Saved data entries
File: src/rtl/mul_div_seq.sv
// mul_div_seq: computes (a*b)/c with a one-bit-per-cycle restoring divider.
// One operation in flight; valid/ready handshake on both sides.
module mul_div_seq #(
    parameter int W = 6
) (
    input  logic           clk,
    input  logic           rst,
    input  logic           in_valid,
    output logic           in_ready,
    input  logic [W-1:0]   a,
    input  logic [W-1:0]   b,
    input  logic [W-1:0]   c,
    output logic           out_valid,
    input  logic           out_ready,
    output logic [2*W-1:0] quot,
    output logic [W-1:0]   quot_trunc,
    output logic [W-1:0]   rem,
    output logic           div_zero
);

    localparam int CW = $clog2(2 * W);
    localparam logic [CW-1:0] LAST = CW'(2 * W - 1);

    typedef enum logic [1:0] {
        IDLE,
        MUL,
        DIV,
        DONE
    } state_t;

    state_t         state;
    state_t         state_d;
    logic [W-1:0]   a_q;
    logic [W-1:0]   b_q;
    logic [W-1:0]   c_q;
    logic [W-1:0]   a_d;
    logic [W-1:0]   b_d;
    logic [W-1:0]   c_d;
    logic [2*W-1:0] prod;
    logic [2*W-1:0] prod_d;
    logic [2*W-1:0] qacc;
    logic [2*W-1:0] qacc_d;
    logic [2*W-1:0] q_nx;
    logic [2*W-1:0] quot_d;
    logic [W:0]     part;
    logic [W:0]     part_d;
    logic [W:0]     part_nx;
    logic [W+1:0]   shifted;
    logic [W+1:0]   diff;
    logic           fits;
    logic [CW-1:0]  cnt;
    logic [CW-1:0]  cnt_d;
    logic [W-1:0]   trunc_d;
    logic [W-1:0]   rem_d;
    logic           dz_d;
    logic           ov_d;

    assign in_ready = (state == IDLE);

    always_ff @(posedge clk) begin
        if (rst) begin
            state <= IDLE;
        end else begin
            state <= state_d;
        end
    end

    // out_valid is its own register: it rises one cycle after results land
    always_ff @(posedge clk) begin
        if (rst) begin
            a_q        <= '0;
            b_q        <= '0;
            c_q        <= '0;
            prod       <= '0;
            part       <= '0;
            qacc       <= '0;
            cnt        <= '0;
            quot       <= '0;
            quot_trunc <= '0;
            rem        <= '0;
            div_zero   <= 1'b0;
            out_valid  <= 1'b0;
        end else begin
            a_q        <= a_d;
            b_q        <= b_d;
            c_q        <= c_d;
            prod       <= prod_d;
            part       <= part_d;
            qacc       <= qacc_d;
            cnt        <= cnt_d;
            quot       <= quot_d;
            quot_trunc <= trunc_d;
            rem        <= rem_d;
            div_zero   <= dz_d;
            out_valid  <= ov_d;
        end
    end

    // part stays below c, so the sign of diff is the restore decision
    always_comb begin
        shifted = {part, prod[2*W-1]};
        diff    = shifted - {2'b00, c_q};
        fits    = ~diff[W+1];
        part_nx = fits ? diff[W:0] : shifted[W:0];
        q_nx    = {qacc[2*W-2:0], fits};
    end

    always_comb begin
        state_d = state;
        a_d     = a_q;
        b_d     = b_q;
        c_d     = c_q;
        prod_d  = prod;
        part_d  = part;
        qacc_d  = qacc;
        cnt_d   = cnt;
        quot_d  = quot;
        trunc_d = quot_trunc;
        rem_d   = rem;
        dz_d    = div_zero;
        ov_d    = out_valid;
        unique case (state)
            IDLE: begin
                if (in_valid) begin
                    a_d     = a;
                    b_d     = b;
                    c_d     = c;
                    dz_d    = 1'b0;
                    state_d = MUL;
                end
            end
            MUL: begin
                prod_d = {{W{1'b0}}, a_q} * {{W{1'b0}}, b_q};
                if (c_q == '0) begin
                    quot_d  = '1;
                    trunc_d = '1;
                    rem_d   = '0;
                    dz_d    = 1'b1;
                    state_d = DONE;
                end else begin
                    part_d  = '0;
                    qacc_d  = '0;
                    cnt_d   = '0;
                    state_d = DIV;
                end
            end
            DIV: begin
                prod_d = prod << 1;
                part_d = part_nx;
                qacc_d = q_nx;
                cnt_d  = cnt + CW'(1);
                if (cnt == LAST) begin
                    quot_d  = q_nx;
                    trunc_d = q_nx[W-1:0];
                    rem_d   = part_nx[W-1:0];
                    state_d = DONE;
                end
            end
            DONE: begin
                if (!out_valid) begin
                    ov_d = 1'b1;
                end else if (out_ready) begin
                    ov_d    = 1'b0;
                    state_d = IDLE;
                end
            end
            default: begin
                state_d = IDLE;
            end
        endcase
    end

endmodule
==> config.mk <==
export PLATFORM = sky130hd
export DESIGN_NAME = uart_matrix_router
export DESIGN_NICKNAME = d
export VERILOG_FILES = /design/src/rtl/uart_matrix_router.sv
export SDC_FILE = /design/constraint.sdc
export NUM_CORES = 1
export LEC_CHECK = 0
export CORE_MARGIN = 5
export CORE_UTILIZATION = 60
export CTS_CLUSTER_DIAMETER = 50
export CTS_CLUSTER_SIZE = 24
export DETAILED_ROUTE_END_ITERATION = 10
export PLACE_DENSITY_LB_ADDON = 0.25
export SLEW_MARGIN = 30
export SYNTH_ARGS = -nofsm -noshare
export SYNTH_HDL_FRONTEND = slang
export SYNTH_SLANG_ARGS = --single-unit
export TNS_END_PERCENT = 20
==> constraint.sdc <==
create_clock -name clk -period 1.8 [get_ports clk]
set_input_delay 0.36 -clock clk [delete_from_list [all_inputs] [get_ports clk]]
set_output_delay 0.36 -clock clk [all_outputs]
set_load 0.005 [all_outputs]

REQUIRED ACTION:
Write the records out precisely, omitting nothing.

RESPONSE FOR THIS EXERCISE:
File: src/rtl/mul_div_seq.sv
// mul_div_seq: computes (a*b)/c with a one-bit-per-cycle restoring divider.
// One operation in flight; valid/ready handshake on both sides.
module mul_div_seq #(
    parameter int W = 6
) (
    input  logic           clk,
    input  logic           rst,
    input  logic           in_valid,
    output logic           in_ready,
    input  logic [W-1:0]   a,
    input  logic [W-1:0]   b,
    input  logic [W-1:0]   c,
    output logic           out_valid,
    input  logic           out_ready,
    output logic [2*W-1:0] quot,
    output logic [W-1:0]   quot_trunc,
    output logic [W-1:0]   rem,
    output logic           div_zero
);

    localparam int CW = $clog2(2 * W);
    localparam logic [CW-1:0] LAST = CW'(2 * W - 1);

    typedef enum logic [1:0] {
        IDLE,
        MUL,
        DIV,
        DONE
    } state_t;

    state_t         state;
    state_t         state_d;
    logic [W-1:0]   a_q;
    logic [W-1:0]   b_q;
    logic [W-1:0]   c_q;
    logic [W-1:0]   a_d;
    logic [W-1:0]   b_d;
    logic [W-1:0]   c_d;
    logic [2*W-1:0] prod;
    logic [2*W-1:0] prod_d;
    logic [2*W-1:0] qacc;
    logic [2*W-1:0] qacc_d;
    logic [2*W-1:0] q_nx;
    logic [2*W-1:0] quot_d;
    logic [W:0]     part;
    logic [W:0]     part_d;
    logic [W:0]     part_nx;
    logic [W+1:0]   shifted;
    logic [W+1:0]   diff;
    logic           fits;
    logic [CW-1:0]  cnt;
    logic [CW-1:0]  cnt_d;
    logic [W-1:0]   trunc_d;
    logic [W-1:0]   rem_d;
    logic           dz_d;
    logic           ov_d;

    assign in_ready = (state == IDLE);

    always_ff @(posedge clk) begin
        if (rst) begin
            state <= IDLE;
        end else begin
            state <= state_d;
        end
    end

    // out_valid is its own register: it rises one cycle after results land
    always_ff @(posedge clk) begin
        if (rst) begin
            a_q        <= '0;
            b_q        <= '0;
            c_q        <= '0;
            prod       <= '0;
            part       <= '0;
            qacc       <= '0;
            cnt        <= '0;
            quot       <= '0;
            quot_trunc <= '0;
            rem        <= '0;
            div_zero   <= 1'b0;
            out_valid  <= 1'b0;
        end else begin
            a_q        <= a_d;
            b_q        <= b_d;
            c_q        <= c_d;
            prod       <= prod_d;
            part       <= part_d;
            qacc       <= qacc_d;
            cnt        <= cnt_d;
            quot       <= quot_d;
            quot_trunc <= trunc_d;
            rem        <= rem_d;
            div_zero   <= dz_d;
            out_valid  <= ov_d;
        end
    end

    // part stays below c, so the sign of diff is the restore decision
    always_comb begin
        shifted = {part, prod[2*W-1]};
        diff    = shifted - {2'b00, c_q};
        fits    = ~diff[W+1];
        part_nx = fits ? diff[W:0] : shifted[W:0];
        q_nx    = {qacc[2*W-2:0], fits};
    end

    always_comb begin
        state_d = state;
        a_d     = a_q;
        b_d     = b_q;
        c_d     = c_q;
        prod_d  = prod;
        part_d  = part;
        qacc_d  = qacc;
        cnt_d   = cnt;
        quot_d  = quot;
        trunc_d = quot_trunc;
        rem_d   = rem;
        dz_d    = div_zero;
        ov_d    = out_valid;
        unique case (state)
            IDLE: begin
                if (in_valid) begin
                    a_d     = a;
                    b_d     = b;
                    c_d     = c;
                    dz_d    = 1'b0;
                    state_d = MUL;
                end
            end
            MUL: begin
                prod_d = {{W{1'b0}}, a_q} * {{W{1'b0}}, b_q};
                if (c_q == '0) begin
                    quot_d  = '1;
                    trunc_d = '1;
                    rem_d   = '0;
                    dz_d    = 1'b1;
                    state_d = DONE;
                end else begin
                    part_d  = '0;
                    qacc_d  = '0;
                    cnt_d   = '0;
                    state_d = DIV;
                end
            end
            DIV: begin
                prod_d = prod << 1;
                part_d = part_nx;
                qacc_d = q_nx;
                cnt_d  = cnt + CW'(1);
                if (cnt == LAST) begin
                    quot_d  = q_nx;
                    trunc_d = q_nx[W-1:0];
                    rem_d   = part_nx[W-1:0];
                    state_d = DONE;
                end
            end
            DONE: begin
                if (!out_valid) begin
                    ov_d = 1'b1;
                end else if (out_ready) begin
                    ov_d    = 1'b0;
                    state_d = IDLE;
                end
            end
            default: begin
                state_d = IDLE;
            end
        endcase
    end

endmodule
==> config.mk <==
export PLATFORM = sky130hd
export DESIGN_NAME = uart_matrix_router
export DESIGN_NICKNAME = d
export VERILOG_FILES = /design/src/rtl/uart_matrix_router.sv
export SDC_FILE = /design/constraint.sdc
export NUM_CORES = 1
export LEC_CHECK = 0
export CORE_MARGIN = 5
export CORE_UTILIZATION = 60
export CTS_CLUSTER_DIAMETER = 50
export CTS_CLUSTER_SIZE = 24
export DETAILED_ROUTE_END_ITERATION = 10
export PLACE_DENSITY_LB_ADDON = 0.25
export SLEW_MARGIN = 30
export SYNTH_ARGS = -nofsm -noshare
export SYNTH_HDL_FRONTEND = slang
export SYNTH_SLANG_ARGS = --single-unit
export TNS_END_PERCENT = 20
==> constraint.sdc <==
create_clock -name clk -period 1.8 [get_ports clk]
set_input_delay 0.36 -clock clk [delete_from_list [all_inputs] [get_ports clk]]
set_output_delay 0.36 -clock clk [all_outputs]
set_load 0.005 [all_outputs]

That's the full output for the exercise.